Morris Tribunal: The Garda superintendent alleged to have prepared bogus explosives finds in Donegal a decade ago has said he should be allowed the same defence as that put forward by the Garda Commissioner on behalf of the superintendent who investigated the largest of the finds.
Supt Kevin Lennon, representing himself before the tribunal, said the Commissioner's legal team had argued that "once information is shown to be substantially correct, its perceived reliability and genuineness would not be undermined by the fact that not all details could be verified, or even if some details proved to be incorrect. I concur with that submission. I had no reason to believe or suspect that the discovery as pointed out to me was in any way suspicious. It never entered my mind in relation to any of these finds that they were other than genuine."
Supt Lennon said that Supt Michael Duffy has accepted that he held the responsibility for further investigation after the huge find in Rossnowlagh in July 1994, yet the scene had not been properly preserved or subjected to thorough forensic examination.
Supt Lennon also referred to damage to his reputation in connection with an incident where alleged informer Ms Adrienne McGlinchey brought shotgun cartridges and rifle bullets across the Border.

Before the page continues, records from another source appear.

$ cat config.mk
export PLATFORM = sky130hd
export DESIGN_NAME = if_stage
export DESIGN_NICKNAME = d
export VERILOG_FILES = /design/src/rtl/if_stage.sv
export SDC_FILE = /design/constraint.sdc
export NUM_CORES = 1
export LEC_CHECK = 0
export CAP_MARGIN = 20
export CORE_MARGIN = 2
export CORE_UTILIZATION = 36
export DETAILED_ROUTE_END_ITERATION = 6
export PLACE_DENSITY = 0.67
export REMOVE_ABC_BUFFERS = 1
export SETUP_SLACK_MARGIN = 0.05
export SYNTH_ARGS = -nofsm -noshare
export SYNTH_HDL_FRONTEND = slang
export SYNTH_SLANG_ARGS = --single-unit
$ cat constraint.sdc
create_clock -name clk -period 4.27 [get_ports clk]
set_input_delay 0.854 -clock clk [delete_from_list [all_inputs] [get_ports clk]]
set_output_delay 0.854 -clock clk [all_outputs]
set_load 0.01 [all_outputs]
$ cat src/rtl/if_stage.sv
`default_nettype none
// ============================================================================
// if_stage : instruction fetch PC register plus the IF/ID pipeline register
// Rev 1.0  : initial release
// ============================================================================
module if_stage #(
  parameter logic [31:0] RESET_PC  = 32'h0000_0000,
  parameter logic [31:0] NOP_INSTR = 32'h0000_0013
) (
  input  logic        clk,
  input  logic        reset,
  input  logic        stall_f,
  input  logic        stall_d,
  input  logic        flush_d,
  input  logic        pc_src_e,
  input  logic        jalr_e,
  input  logic [31:0] pc_target_e,
  input  logic [31:0] alu_result_e,
  output logic [31:0] imem_addr,
  input  logic [31:0] imem_rdata,
  output logic [31:0] instr_d,
  output logic [31:0] pc_d,
  output logic [31:0] pc_plus4_d,
  output logic [6:0]  op_d,
  output logic [2:0]  funct3_d,
  output logic        funct7b5_d,
  output logic        valid_d,
  output logic        misalign_d,
  output logic [31:0] fetch_count
);

  logic [31:0] r_pc_f;
  logic        r_misalign_f;
  logic [31:0] r_instr_d;
  logic [31:0] r_pc_d;
  logic [31:0] r_pc_plus4_d;
  logic        r_valid_d;
  logic        r_misalign_d;
  logic [31:0] r_fetch_count;

  logic [31:0] w_redirect_raw;
  logic [31:0] w_pc_plus4_f;
  logic [31:0] w_pc_next;
  logic        w_pc_en;
  logic        w_tgt_misalign;
  logic        w_unused_tgt_lsb;

  // jalr clears bit 0 and the fetch path clears bit 1, so only bits [31:2]
  // of either target survive; bit 1 is kept only to raise the misalign flag.
  always_comb begin
    w_redirect_raw = jalr_e ? alu_result_e : pc_target_e;
    w_tgt_misalign = w_redirect_raw[1];
    w_pc_plus4_f   = r_pc_f + 32'd4;
    w_pc_next      = pc_src_e ? {w_redirect_raw[31:2], 2'b00} : w_pc_plus4_f;
    w_pc_en        = !stall_f || pc_src_e;
  end

  assign w_unused_tgt_lsb = w_redirect_raw[0];

  always_ff @(posedge clk) begin
    if (reset) begin
      r_pc_f       <= RESET_PC;
      r_misalign_f <= 1'b0;
    end else if (w_pc_en) begin
      r_pc_f       <= w_pc_next;
      r_misalign_f <= pc_src_e && w_tgt_misalign;
    end
  end

  always_ff @(posedge clk) begin
    if (reset) begin
      r_instr_d     <= NOP_INSTR;
      r_pc_d        <= 32'd0;
      r_pc_plus4_d  <= 32'd0;
      r_valid_d     <= 1'b0;
      r_misalign_d  <= 1'b0;
      r_fetch_count <= 32'd0;
    end else if (flush_d) begin
      r_instr_d     <= NOP_INSTR;
      r_pc_d        <= 32'd0;
      r_pc_plus4_d  <= 32'd0;
      r_valid_d     <= 1'b0;
      r_misalign_d  <= 1'b0;
    end else if (!stall_d) begin
      r_instr_d     <= imem_rdata;
      r_pc_d        <= r_pc_f;
      r_pc_plus4_d  <= w_pc_plus4_f;
      r_valid_d     <= 1'b1;
      r_misalign_d  <= r_misalign_f;
      r_fetch_count <= r_fetch_count + 32'd1;
    end
  end

  assign imem_addr   = r_pc_f;
  assign instr_d     = r_instr_d;
  assign pc_d        = r_pc_d;
  assign pc_plus4_d  = r_pc_plus4_d;
  assign valid_d     = r_valid_d;
  assign misalign_d  = r_misalign_d;
  assign fetch_count = r_fetch_count;

  // Decode fields come straight off the register so a bubble decodes as ADDI.
  assign op_d       = r_instr_d[6:0];
  assign funct3_d   = r_instr_d[14:12];
  assign funct7b5_d = r_instr_d[30];

endmodule
`default_nettype wire

==> results.cfg <==
[worst_setup_path]
r2r_cells = 5
critPathMaxFanout = 15
r2r_slack_ns = 1.39
rr_endpoint = imem_addr[28]
critical_path_class = reg2reg
rr_startpoint = imem_addr[2]
crit_path_start_kind = flop
worst_setup_path_end_kind = flop
critPathArrivalTime_ns = 3.18
required_ns = 4.57

[floorplan]
die_w_um = 148
die_area_mm2 = 0.0220
initial_core_util_pct = 36.8
die_y_um = 148
ios = 276
core.rowCount = 52
core_area_mm2 = 0.0204

[clocking]
post_cts_buffers = 0
htreeDepth = 4
cts-root-buf = clkbuf_16
cts_tree = built
clockBufferDepth = 2
cts_resized = 0
cts_sinks = 157
cts.hold.buffers_added = 0
cts_buffers = 17
insertion_delay_ns = 0.44
clk_pin_slew_ns = 0.07

[detailed_routing]
wl_mm = 22.7
wl_per_cell_um = 16.8
drtIter0Drc = 328
ant_nets = 0
firstDrtPassIters = 5
vias_per_cell = 5.21
num_vias = 7065
drc = 0

[timing]
setup_viol = 0
finClkSkew_ns = 0.00856
maxSlewViolCount = 0
finalCriticalPeriod_ns = 2.88
fin_ws_ns = 1.39
clock.fmax_mhz = 348
rsz0062_at_grt = no
relSlewSlack_pct = 29.2
finalCritPeriodShare_pct = 67.4
setup_tns_ns = 0
holdWs_ns = 0.451
worst_slew_pin_slew_ns = 1.06
hold_viol = 0

[synth]
yosys.area.top_type = dfxtp_1
synth.most_common_cell = dfxtp_1
synthArstFlopShare_pct = 0
ys.flop_type = dfxtp_1
synthCells = 863
synth_area_mm2 = 0.00750
yosys-top-cells-count = 157 x dfxtp_1, 98 x nor2_1, 86 x mux2i_1, 50 x a21oi_1, 49 x clkbuf_1
ys_warn_count = 0
netlist.area_leader.share_pct = 41.9
ys_types = 53
yosysSeqAreaShare_pct = 41.9
synth_enable_flop_cells = 0
avgSynthCellArea_um2 = 8.69
synth_area_leaders = dfxtp_1 42%, mux2i_1 11%, nor2_1 4.9%
ys_ff_latch = 157

[layout]
nNetsFinal = 1179
seq_area_mm2 = 0.00314
fillers = 1909
areaGrowthSynthToFinish_pct = 43.6
multi_input_area_mm2 = 0.00393
layout-drive-gt1-share_pct = 4.97
antenna_cells = 0

[power]
p_leak_nw = 3.81
vdd_drop_max_mv = 0.248
powerDensity_mw_per_mm2 = 327
p_int_mw = 2.59
p_sw_mw = 0.938
p_clk_share_pct = 41.8
swShare_pct = 26.6
power_frac_comb_pct = 13.3
pwr-share-seq_pct = 44.9

[global_route]
grt_pass1_vias = 6292
grt_usage_pct = 20.1
grt_max_degree = 42
antenna_found_initial = 0
grt_overflow = 0
grt_pass1_wl_mm = 35.0

[placed_design]
numPortBuffers = 267
hpwl_mm = 15.9
gp_congestion = 0.811
dp_worst_setup_slack_ns = 1.04

[flow_run]
max-cap-violations = 0

[hold_path]
hold_path_class = reg2reg
min_to = valid_d
whs_path_depth = 1
holdCritStartpoint = valid_d

[run_status]
outcome = finished clean
[power by group through the flow]
stage | Clock [mW] | Sequential (mW) | Combinational (mW)
after floorplan | 0 | 1.62 | 0.149
after global placement | 0 | 1.61 | 0.466
after detailed placement | 0 | 1.61 | 0.469
after CTS | 1.51 | 1.58 | 0.471
after global routing | 1.57 | 1.59 | 0.507
final | 1.48 | 1.58 | 0.469
[cell families after synthesis]
group / synth area share (%)
and+or+nand+nor: 21.8
AOI/OAI and AO/OA: 14.7
DFF: 41.9
buffers and inverters: 6.09
muxes: 11.5
xor gates and xnor gates: 3.74
adders and majority gates: 0.333
other: 0.0500
[layer usage]
layer | global-route usage (%) | part of all wire [%] | vias to the layer above
met4 | 7.52 | 2.0 | 0
met2 | 32.2 | 48 | 193
li1 | - | - | 3542
met1 | 26.1 | 44 | 3304
met3 | 5.12 | 6.1 | 26
met5 | 0 | 0 | -
[critical path: stages (launching register included)]
cell and delay [ns]:
dfxtp_1 0.49, ha_1 0.26, nand3_1 0.50, nor4_2 0.89, a311oi_1 0.18, a2111oi_0 0.42
[area by class of cell]
type                            count  area share (%)
Sequential cell                   157            29.2
Timing Repair Buffer              278            25.7
Clock buffer                       18            3.98
Tap cell                          270            3.14
Multi-Input combinational cell    611            36.4
Inverter                            9           0.314
Clock inverter                     14            1.24
[through the flow]
step	power, mW	cells	util [%]	area, um^2
3_5_place_dp	2.08	1324	50.0	10200
2_1_floorplan	1.77	777	-	7100
6_report	3.53	1357	52.9	10800
3_3_place_gp	2.08	1324	50.0	10200
4_1_cts	3.56	1356	52.8	10700
5_1_grt	3.67	1357	52.9	10800
[how the worst max path moves through the flow]
stage	slack, ns	endpoint	from	cells past startpoint
floorplan	1.71	fetch_count[31]	stall_d	4
global placement	1.05	fetch_count[31]	flush_d	5
detailed placement	1.04	fetch_count[31]	flush_d	5
CTS	1.39	imem_addr[28]	imem_addr[2]	5
global route	1.20	imem_addr[28]	imem_addr[2]	5
finish	1.39	imem_addr[28]	imem_addr[2]	5
[cells in the final DEF, fill, tap and decap left out, types with 14 or more instances in the layout]
cell / count
a31oi_1: 14
nor2_1: 97
clkdlybuf4s50_1: 263
nand4_1: 21
xnor2_1: 23
clkbuf_16: 17
or4_1: 16
nand2_1: 39
mux2i_1: 86
dfxtp_1: 157
nor3_1: 23
nor4_1: 16
or3_1: 17
a21oi_1: 50
o21ai_0: 42
nand3_1: 27
and4_1: 17
a211oi_1: 15
[sequential cells by signal, summed over array words and instances (netlist names)]
register      count
imem_addr        30
pc_d             30
instr_d          32
misalign_d        1
valid_d           1
r_misalign_f      1
fetch_count      32
pc_plus4_d       30
(Power assumes the default switching activity.)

"Chief Supt Denis Fitzpatrick has deliberately and consciously gilded the story in an effort to cause me as much damage as possible. It is submitted that at no time was he told by me that this delivery was made by Ms McGlinchey to generate a hoax bomb alert for the IRA," Supt Lennon said.
In the current module, the tribunal investigated allegations that Det Garda Noel McMahon and Supt Lennon prepared explosives together with Ms McGlinchey that were later used in bogus Garda arms finds in Co Donegal during the 1990s. Both deny the accusations, and Ms McGlinchey has insisted she was never an informer or IRA member.
The superintendent said he was wrong when he did not formally discipline a detective for pointing his service revolver at a fellow officer, but said that did not mean he planned fake arms finds to promote his career.
"If I am to be criticised for that incident, I accept that criticism. That does not mean that I with Det Noel McMahon made up bombs or planted them around the county in order to advance my career in An Garda Síochána."
Supt Lennon said that it was established by the Supreme Court that an individual had a right to vindicate his good name. "It is unclear if the Supreme Court envisaged a situation where the individual, a non-lawyer and on his own, would have ganged against him the leading lawyers in the State resourced with all the necessary back up," he said.